--- DATA TO PROCESS Enclosed Below ---

===== src/rtl/mac_pkg.sv =====
// Shared types and helpers for the streaming dot-product MAC engine.
package mac_pkg;

    typedef enum logic [1:0] {
        ST_ACCUM = 2'd0,
        ST_DRAIN = 2'd1,
        ST_OUT   = 2'd2
    } state_e;

    // Beat-counter width for the default vector length; instances derive theirs via cnt_width().
    localparam int unsigned MAC_LEN = 4;
    localparam int unsigned CNT_W   = $clog2(MAC_LEN + 1);

    function automatic int unsigned cnt_width(input int unsigned len);
        return $clog2(len + 1);
    endfunction

    // One accumulation step overflows on carry-out (unsigned) or sign flip of like-signed operands (signed).
    function automatic logic add_ovf(
        input logic is_signed,
        input logic carry,
        input logic a_msb,
        input logic b_msb,
        input logic s_msb
    );
        if (is_signed) begin
            return (a_msb == b_msb) && (s_msb != a_msb);
        end
        return carry;
    endfunction

endpackage


===== src/rtl/mac_stage.sv =====
// Stage 1 of the MAC pipeline: registered multiply, extended to the accumulator width.
module mac_stage
    import mac_pkg::*;
#(
    parameter int unsigned DATA_W = 8,
    parameter int unsigned ACC_W  = 16,
    parameter bit          SIGNED = 1'b0
) (
    input  logic              clk,
    input  logic              rst_n,
    input  logic              clear_i,
    input  logic              load_i,
    input  logic [DATA_W-1:0] a_i,
    input  logic [DATA_W-1:0] b_i,
    output logic [ACC_W-1:0]  prod_o,
    output logic              vld_o
);

    localparam int unsigned PROD_W = 2 * DATA_W;

    logic [PROD_W-1:0] prod_raw_c;
    logic [ACC_W-1:0]  prod_ext_c;
    logic [ACC_W-1:0]  prod_q;
    logic              vld_q;

    generate
        if (SIGNED) begin : g_signed
            always_comb begin
                prod_raw_c = PROD_W'($signed(a_i)) * PROD_W'($signed(b_i));
                prod_ext_c = ACC_W'($signed(prod_raw_c));
            end
        end else begin : g_unsigned
            always_comb begin
                prod_raw_c = PROD_W'(a_i) * PROD_W'(b_i);
                prod_ext_c = ACC_W'(prod_raw_c);
            end
        end
    endgenerate

    // vld_q marks a product still waiting to be folded into the accumulator.
    always_ff @(posedge clk or negedge rst_n) begin
        if (!rst_n) begin
            prod_q <= '0;
            vld_q  <= 1'b0;
        end else if (clear_i) begin
            prod_q <= '0;
            vld_q  <= 1'b0;
        end else begin
            vld_q <= load_i;
            if (load_i) begin
                prod_q <= prod_ext_c;
            end
        end
    end

    assign prod_o = prod_q;
    assign vld_o  = vld_q;

endmodule


===== src/rtl/dot_product_mac.sv =====
// Streaming dot-product engine: LEN operand pairs per vector accumulated onto a bias.
module dot_product_mac
    import mac_pkg::*;
#(
    parameter int unsigned DATA_W = 8,
    parameter int unsigned ACC_W  = 16,
    parameter int unsigned LEN    = 4,
    parameter bit          SIGNED = 1'b0
) (
    input  logic              clk,
    input  logic              rst_n,
    input  logic              clear,
    input  logic              in_valid,
    output logic              in_ready,
    input  logic [DATA_W-1:0] entry_a,
    input  logic [DATA_W-1:0] entry_b,
    input  logic [ACC_W-1:0]  bias,
    output logic              out_valid,
    input  logic              out_ready,
    output logic [ACC_W-1:0]  out_sum,
    output logic              overflow
);

    localparam int unsigned VEC_CNT_W = cnt_width(LEN);

    state_e               state_q, state_d;
    logic [VEC_CNT_W-1:0] cnt_q, cnt_d;
    logic [ACC_W-1:0]     acc_q, acc_d;
    logic                 ovf_q, ovf_d;
    logic                 in_ready_q, in_ready_d;
    logic                 out_valid_q, out_valid_d;

    logic                 beat_c;
    logic                 first_c;
    logic                 last_c;
    logic [ACC_W-1:0]     prod_c;
    logic                 prod_vld_c;
    logic [ACC_W:0]       add_c;
    logic                 step_ovf_c;

    assign beat_c  = (state_q == ST_ACCUM) && in_valid && !clear;
    assign first_c = beat_c && (cnt_q == '0);
    assign last_c  = beat_c && (cnt_q == VEC_CNT_W'(LEN - 1));

    mac_stage #(
        .DATA_W (DATA_W),
        .ACC_W  (ACC_W),
        .SIGNED (SIGNED)
    ) u_stage (
        .clk     (clk),
        .rst_n   (rst_n),
        .clear_i (clear),
        .load_i  (beat_c),
        .a_i     (entry_a),
        .b_i     (entry_b),
        .prod_o  (prod_c),
        .vld_o   (prod_vld_c)
    );

    assign add_c      = {1'b0, acc_q} + {1'b0, prod_c};
    assign step_ovf_c = add_ovf(SIGNED, add_c[ACC_W], acc_q[ACC_W-1], prod_c[ACC_W-1], add_c[ACC_W-1]);

    // Next-state, accumulator and registered-output decode; clear overrides everything.
    always_comb begin
        state_d = state_q;
        cnt_d   = cnt_q;
        acc_d   = acc_q;
        ovf_d   = ovf_q;

        if (prod_vld_c) begin
            acc_d = add_c[ACC_W-1:0];
            ovf_d = ovf_q | step_ovf_c;
        end

        case (state_q)
            ST_ACCUM: begin
                if (beat_c) begin
                    cnt_d = cnt_q + VEC_CNT_W'(1);
                    // The previous vector's last product retired in DRAIN, so bias never races an add.
                    if (first_c) begin
                        acc_d = bias;
                        ovf_d = 1'b0;
                    end
                    if (last_c) begin
                        state_d = ST_DRAIN;
                    end
                end
            end
            ST_DRAIN: begin
                state_d = ST_OUT;
            end
            ST_OUT: begin
                if (out_ready) begin
                    state_d = ST_ACCUM;
                    cnt_d   = '0;
                    acc_d   = '0;
                    ovf_d   = 1'b0;
                end
            end
            default: begin
                state_d = ST_ACCUM;
            end
        endcase

        if (clear) begin
            state_d = ST_ACCUM;
            cnt_d   = '0;
            acc_d   = '0;
            ovf_d   = 1'b0;
        end

        in_ready_d  = (state_d == ST_ACCUM);
        out_valid_d = (state_d == ST_OUT);
    end

    always_ff @(posedge clk or negedge rst_n) begin
        if (!rst_n) begin
            state_q     <= ST_ACCUM;
            cnt_q       <= '0;
            acc_q       <= '0;
            ovf_q       <= 1'b0;
            in_ready_q  <= 1'b1;
            out_valid_q <= 1'b0;
        end else begin
            state_q     <= state_d;
            cnt_q       <= cnt_d;
            acc_q       <= acc_d;
            ovf_q       <= ovf_d;
            in_ready_q  <= in_ready_d;
            out_valid_q <= out_valid_d;
        end
    end

    assign in_ready  = in_ready_q;
    assign out_valid = out_valid_q;
    assign out_sum   = acc_q;
    assign overflow  = ovf_q;

endmodule

===== config.mk =====
export PLATFORM = sky130hd
export DESIGN_NAME = dot_product_mac
export DESIGN_NICKNAME = d
export VERILOG_FILES = /design/src/rtl/mac_pkg.sv /design/src/rtl/mac_stage.sv /design/src/rtl/dot_product_mac.sv
export SDC_FILE = /design/constraint.sdc
export NUM_CORES = 1
export LEC_CHECK = 0
export BUFFER_PORTS_ARGS = -buffer_cell sky130_fd_sc_hd__buf_2
export CORE_ASPECT_RATIO = 1.5
export CORE_MARGIN = 2
export CORE_UTILIZATION = 40
export CTS_CLUSTER_DIAMETER = 50
export DETAILED_ROUTE_END_ITERATION = 16
export PLACE_DENSITY = 0.59
export SKIP_LAST_GASP = 1
export SLEW_MARGIN = 20
export SYNTH_ARGS = -nofsm -noshare
export SYNTH_HDL_FRONTEND = slang
export SYNTH_HIERARCHICAL = 1
export SYNTH_SLANG_ARGS = --single-unit

===== constraint.sdc =====
create_clock -name clk -period 6.5 [get_ports clk]
set_input_delay 1.3 -clock clk [delete_from_list [all_inputs] [get_ports clk]]
set_output_delay 1.3 -clock clk [all_outputs]
set_load 0.005 [all_outputs]
## src/rtl/adder4_seq_acc.sv

```systemverilog
// adder4_seq_acc: 8-bit burst accumulator built around an external 4-bit adder.
// Each operand is added in two passes through the adder, low nibble first and
// then high nibble. The carry between the two passes is held in a register.
// The total and a sticky overflow flag are returned over a valid/ready handshake.
//
// state | meaning
// ------+----------------------------------------------------------
// IDLE  | quiescent, all outputs 0, waits for start
// WAIT  | op_ready=1, waits for an operand
// LO    | low-nibble pass: acc[3:0] + opreg[3:0]
// HI    | high-nibble pass: acc[7:4] + opreg[7:4] + carry
// DONE  | result presented until res_ready
module adder4_seq_acc #(
  parameter int NUM_OPS = 4  // operands per burst, 2..15
) (
  input  logic       clk,
  input  logic       rst,
  input  logic       start,
  input  logic       op_valid,
  input  logic [7:0] op_data,
  output logic       op_ready,
  output logic [3:0] add_a,
  output logic [3:0] add_b,
  output logic       add_cin,
  input  logic [3:0] add_sum,
  input  logic       add_cout,
  output logic       res_valid,
  output logic [7:0] res_data,
  output logic       res_ovf,
  input  logic       res_ready,
  output logic       busy
);

  typedef enum logic [2:0] {
    S_IDLE = 3'd0,
    S_WAIT = 3'd1,
    S_LO   = 3'd2,
    S_HI   = 3'd3,
    S_DONE = 3'd4
  } state_t;

  localparam logic [3:0] LAST_CNT = 4'(NUM_OPS - 1);

  state_t     state_q, state_d;
  logic [7:0] acc_q, acc_d;
  logic [7:0] opreg_q, opreg_d;
  logic       carry_q, carry_d;
  logic       ovf_q, ovf_d;
  logic [3:0] cnt_q, cnt_d;

  // Next-state and datapath update; the adder result is only consumed in LO/HI.
  always_comb begin
    state_d = state_q;
    acc_d   = acc_q;
    opreg_d = opreg_q;
    carry_d = carry_q;
    ovf_d   = ovf_q;
    cnt_d   = cnt_q;
    case (state_q)
      S_IDLE: begin
        if (start) begin
          acc_d   = 8'h00;
          ovf_d   = 1'b0;
          cnt_d   = 4'd0;
          carry_d = 1'b0;
          state_d = S_WAIT;
        end
      end
      S_WAIT: begin
        if (op_valid) begin
          opreg_d = op_data;
          state_d = S_LO;
        end
      end
      S_LO: begin
        acc_d[3:0] = add_sum;
        carry_d    = add_cout;
        state_d    = S_HI;
      end
      S_HI: begin
        acc_d[7:4] = add_sum;
        // Only the high-nibble carry-out is a true 8-bit overflow.
        ovf_d      = ovf_q | add_cout;
        cnt_d      = cnt_q + 4'd1;
        state_d    = (cnt_q == LAST_CNT) ? S_DONE : S_WAIT;
      end
      S_DONE: begin
        if (res_ready) state_d = S_IDLE;
      end
      default: state_d = S_IDLE;
    endcase
  end

  // State and datapath registers, cleared asynchronously.
  always_ff @(posedge clk or posedge rst) begin
    if (rst) begin
      state_q <= S_IDLE;
      acc_q   <= 8'h00;
      opreg_q <= 8'h00;
      carry_q <= 1'b0;
      ovf_q   <= 1'b0;
      cnt_q   <= 4'd0;
    end else begin
      state_q <= state_d;
      acc_q   <= acc_d;
      opreg_q <= opreg_d;
      carry_q <= carry_d;
      ovf_q   <= ovf_d;
      cnt_q   <= cnt_d;
    end
  end

  // Outputs decode from registers only, so there is no input-to-output path.
  always_comb begin
    op_ready  = (state_q == S_WAIT);
    busy      = (state_q != S_IDLE);
    res_valid = (state_q == S_DONE);
    res_data  = (state_q == S_DONE) ? acc_q : 8'h00;
    res_ovf   = (state_q == S_DONE) ? ovf_q : 1'b0;
    add_a     = 4'h0;
    add_b     = 4'h0;
    add_cin   = 1'b0;
    if (state_q == S_LO) begin
      add_a = acc_q[3:0];
      add_b = opreg_q[3:0];
    end else if (state_q == S_HI) begin
      add_a   = acc_q[7:4];
      add_b   = opreg_q[7:4];
      add_cin = carry_q;
    end
  end

endmodule

```
## src/rtl/pipe_pkg.sv

```systemverilog
// rtl/pipe_pkg.sv - shared stage state encoding and payload layout for the inter-stage registers
package pipe_pkg;

    typedef enum logic [1:0] {
        EMPTY = 2'b00,
        ONE   = 2'b01,
        FULL  = 2'b10
    } stage_state_e;

    localparam int INSTR_W = 32;
    localparam int PC_W    = 32;
    localparam int EXT_W   = 32;
    localparam int ALU_W   = 32;
    localparam int HI_W    = 32;
    localparam int LO_W    = 32;
    localparam int FLAG_W  = 1;

    // Fields packed LSB-first; instr sits at bit 0 so an all-zero payload decodes as a nop.
    localparam int INSTR_OFF = 0;
    localparam int PC_OFF    = INSTR_OFF + INSTR_W;
    localparam int EXT_OFF   = PC_OFF + PC_W;
    localparam int ALU_OFF   = EXT_OFF + EXT_W;
    localparam int HI_OFF    = ALU_OFF + ALU_W;
    localparam int LO_OFF    = HI_OFF + HI_W;
    localparam int FLAG_OFF  = LO_OFF + LO_W;

    localparam int W_PAYLOAD_W = FLAG_OFF + FLAG_W;

    localparam logic [W_PAYLOAD_W-1:0] BUBBLE_DEFAULT = '0;

endpackage

```

## src/rtl/sat_counter.sv

```systemverilog
// rtl/sat_counter.sv - saturating up-counter, cleared only by reset
module sat_counter #(
    parameter int W = 16
) (
    input  logic         clk,
    input  logic         reset,
    input  logic         inc,
    output logic [W-1:0] count
);

    always_ff @(posedge clk or posedge reset) begin
        if (reset) begin
            count <= '0;
        end else if (inc && (count != {W{1'b1}})) begin
            count <= count + W'(1);
        end
    end

endmodule

```

## src/rtl/pipe_stage_skid.sv

```systemverilog
// rtl/pipe_stage_skid.sv - valid/ready pipeline register with one-entry skid buffer and stall counter
module pipe_stage_skid
    import pipe_pkg::*;
#(
    parameter int                DATA_W = W_PAYLOAD_W,
    parameter int                CNT_W  = 16,
    parameter logic [DATA_W-1:0] BUBBLE = '0
) (
    input  logic              clk,
    input  logic              reset,
    input  logic              flush,
    input  logic              in_valid,
    input  logic [DATA_W-1:0] in_data,
    output logic              in_ready,
    output logic              out_valid,
    output logic [DATA_W-1:0] out_data,
    input  logic              out_ready,
    output logic [1:0]        occupancy,
    output logic [CNT_W-1:0]  stall_cnt
);

    stage_state_e      state;
    logic [DATA_W-1:0] main_q;
    logic [DATA_W-1:0] skid_q;
    logic              acc;
    logic              pop;

    // Handshake outputs come only from registered state, breaking both combinational paths.
    assign in_ready  = (state != FULL);
    assign out_valid = (state != EMPTY);
    assign out_data  = main_q;
    assign acc       = in_valid & in_ready;
    assign pop       = out_valid & out_ready;

    always_comb begin
        occupancy = 2'd0;
        case (state)
            ONE:     occupancy = 2'd1;
            FULL:    occupancy = 2'd2;
            default: occupancy = 2'd0;
        endcase
    end

    always_ff @(posedge clk or posedge reset) begin
        if (reset) begin
            state  <= EMPTY;
            main_q <= BUBBLE;
            skid_q <= BUBBLE;
        end else if (flush) begin
            state  <= EMPTY;
            main_q <= BUBBLE;
            skid_q <= BUBBLE;
        end else begin
            case (state)
                EMPTY: begin
                    if (acc) begin
                        state  <= ONE;
                        main_q <= in_data;
                    end
                end
                ONE: begin
                    if (acc && pop) begin
                        main_q <= in_data;
                    end else if (acc) begin
                        state  <= FULL;
                        skid_q <= in_data;
                    end else if (pop) begin
                        state <= EMPTY;
                    end
                end
                FULL: begin
                    // Skid always holds the younger beat, so it moves up behind the popped one.
                    if (pop) begin
                        state  <= ONE;
                        main_q <= skid_q;
                    end
                end
                default: state <= EMPTY;
            endcase
        end
    end

    sat_counter #(
        .W(CNT_W)
    ) u_stall_cnt (
        .clk  (clk),
        .reset(reset),
        .inc  (out_valid & ~out_ready),
        .count(stall_cnt)
    );

endmodule

```
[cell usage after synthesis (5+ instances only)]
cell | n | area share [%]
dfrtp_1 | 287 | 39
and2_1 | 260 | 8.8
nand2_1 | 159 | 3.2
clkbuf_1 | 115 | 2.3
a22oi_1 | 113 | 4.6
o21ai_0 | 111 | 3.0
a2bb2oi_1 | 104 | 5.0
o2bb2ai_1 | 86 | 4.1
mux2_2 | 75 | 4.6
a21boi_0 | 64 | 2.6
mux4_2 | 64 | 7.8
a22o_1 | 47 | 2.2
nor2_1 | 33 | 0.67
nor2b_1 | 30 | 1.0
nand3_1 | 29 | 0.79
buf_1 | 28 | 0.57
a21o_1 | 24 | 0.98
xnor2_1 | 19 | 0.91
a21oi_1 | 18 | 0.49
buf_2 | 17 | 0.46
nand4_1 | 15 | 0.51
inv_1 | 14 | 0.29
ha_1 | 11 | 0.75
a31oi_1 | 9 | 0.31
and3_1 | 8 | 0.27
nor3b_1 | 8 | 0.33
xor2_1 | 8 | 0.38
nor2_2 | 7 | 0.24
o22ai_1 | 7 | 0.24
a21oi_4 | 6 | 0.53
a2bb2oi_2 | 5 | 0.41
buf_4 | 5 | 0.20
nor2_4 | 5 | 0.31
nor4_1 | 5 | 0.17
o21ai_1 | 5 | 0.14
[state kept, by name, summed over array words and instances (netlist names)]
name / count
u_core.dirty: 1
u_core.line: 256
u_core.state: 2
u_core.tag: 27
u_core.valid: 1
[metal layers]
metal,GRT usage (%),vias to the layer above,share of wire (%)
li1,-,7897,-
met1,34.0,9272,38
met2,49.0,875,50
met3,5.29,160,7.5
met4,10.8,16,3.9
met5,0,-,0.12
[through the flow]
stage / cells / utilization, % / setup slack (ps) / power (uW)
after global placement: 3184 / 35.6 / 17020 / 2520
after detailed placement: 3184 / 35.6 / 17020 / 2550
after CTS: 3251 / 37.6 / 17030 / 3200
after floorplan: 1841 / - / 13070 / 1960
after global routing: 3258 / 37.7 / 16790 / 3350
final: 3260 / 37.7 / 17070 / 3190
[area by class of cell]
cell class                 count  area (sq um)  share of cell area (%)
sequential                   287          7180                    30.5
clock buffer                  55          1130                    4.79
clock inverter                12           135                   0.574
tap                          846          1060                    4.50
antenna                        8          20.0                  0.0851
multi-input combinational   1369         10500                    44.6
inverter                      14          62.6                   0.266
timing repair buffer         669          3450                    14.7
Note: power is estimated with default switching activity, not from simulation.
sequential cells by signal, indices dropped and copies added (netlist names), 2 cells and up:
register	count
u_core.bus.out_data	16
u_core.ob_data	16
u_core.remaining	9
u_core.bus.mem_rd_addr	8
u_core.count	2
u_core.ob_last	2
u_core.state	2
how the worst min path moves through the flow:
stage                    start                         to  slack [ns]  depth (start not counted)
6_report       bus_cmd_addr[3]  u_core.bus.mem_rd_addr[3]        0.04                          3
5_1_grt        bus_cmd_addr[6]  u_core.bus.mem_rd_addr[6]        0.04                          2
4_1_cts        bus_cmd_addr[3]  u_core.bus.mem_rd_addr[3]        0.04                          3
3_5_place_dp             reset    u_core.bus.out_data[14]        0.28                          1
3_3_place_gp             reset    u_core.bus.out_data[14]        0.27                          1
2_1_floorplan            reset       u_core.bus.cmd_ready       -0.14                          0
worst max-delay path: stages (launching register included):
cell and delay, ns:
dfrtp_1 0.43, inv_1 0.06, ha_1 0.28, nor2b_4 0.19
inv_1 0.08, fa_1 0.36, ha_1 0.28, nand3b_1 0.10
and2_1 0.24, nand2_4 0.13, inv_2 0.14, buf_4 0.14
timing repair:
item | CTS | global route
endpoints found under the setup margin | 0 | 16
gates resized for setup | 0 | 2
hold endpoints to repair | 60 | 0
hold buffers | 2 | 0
### src/rtl/lfsr8_step.sv
// Combinational one-step advance of the 8-bit Galois LFSR; shared with the generator side.
module lfsr8_step
  import lfsr_chk_pkg::*;
(
  input  logic [7:0] cur_state,
  output logic [7:0] next_state
);

  assign next_state = lfsr8_next(cur_state);

endmodule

--- End of Enclosed DATA TO PROCESS ---

* **YOUR INSTRUCTIONS**
From the entries above, restate word for word the lines from the line containing "a21oi_4 | 6 | 0.53" to the line containing "[through the flow]", both ends included, and nothing more.

* **FINISHED EXERCISE**
a21oi_4 | 6 | 0.53
a2bb2oi_2 | 5 | 0.41
buf_4 | 5 | 0.20
nor2_4 | 5 | 0.31
nor4_1 | 5 | 0.17
o21ai_1 | 5 | 0.14
[state kept, by name, summed over array words and instances (netlist names)]
name / count
u_core.dirty: 1
u_core.line: 256
u_core.state: 2
u_core.tag: 27
u_core.valid: 1
[metal layers]
metal,GRT usage (%),vias to the layer above,share of wire (%)
li1,-,7897,-
met1,34.0,9272,38
met2,49.0,875,50
met3,5.29,160,7.5
met4,10.8,16,3.9
met5,0,-,0.12
[through the flow]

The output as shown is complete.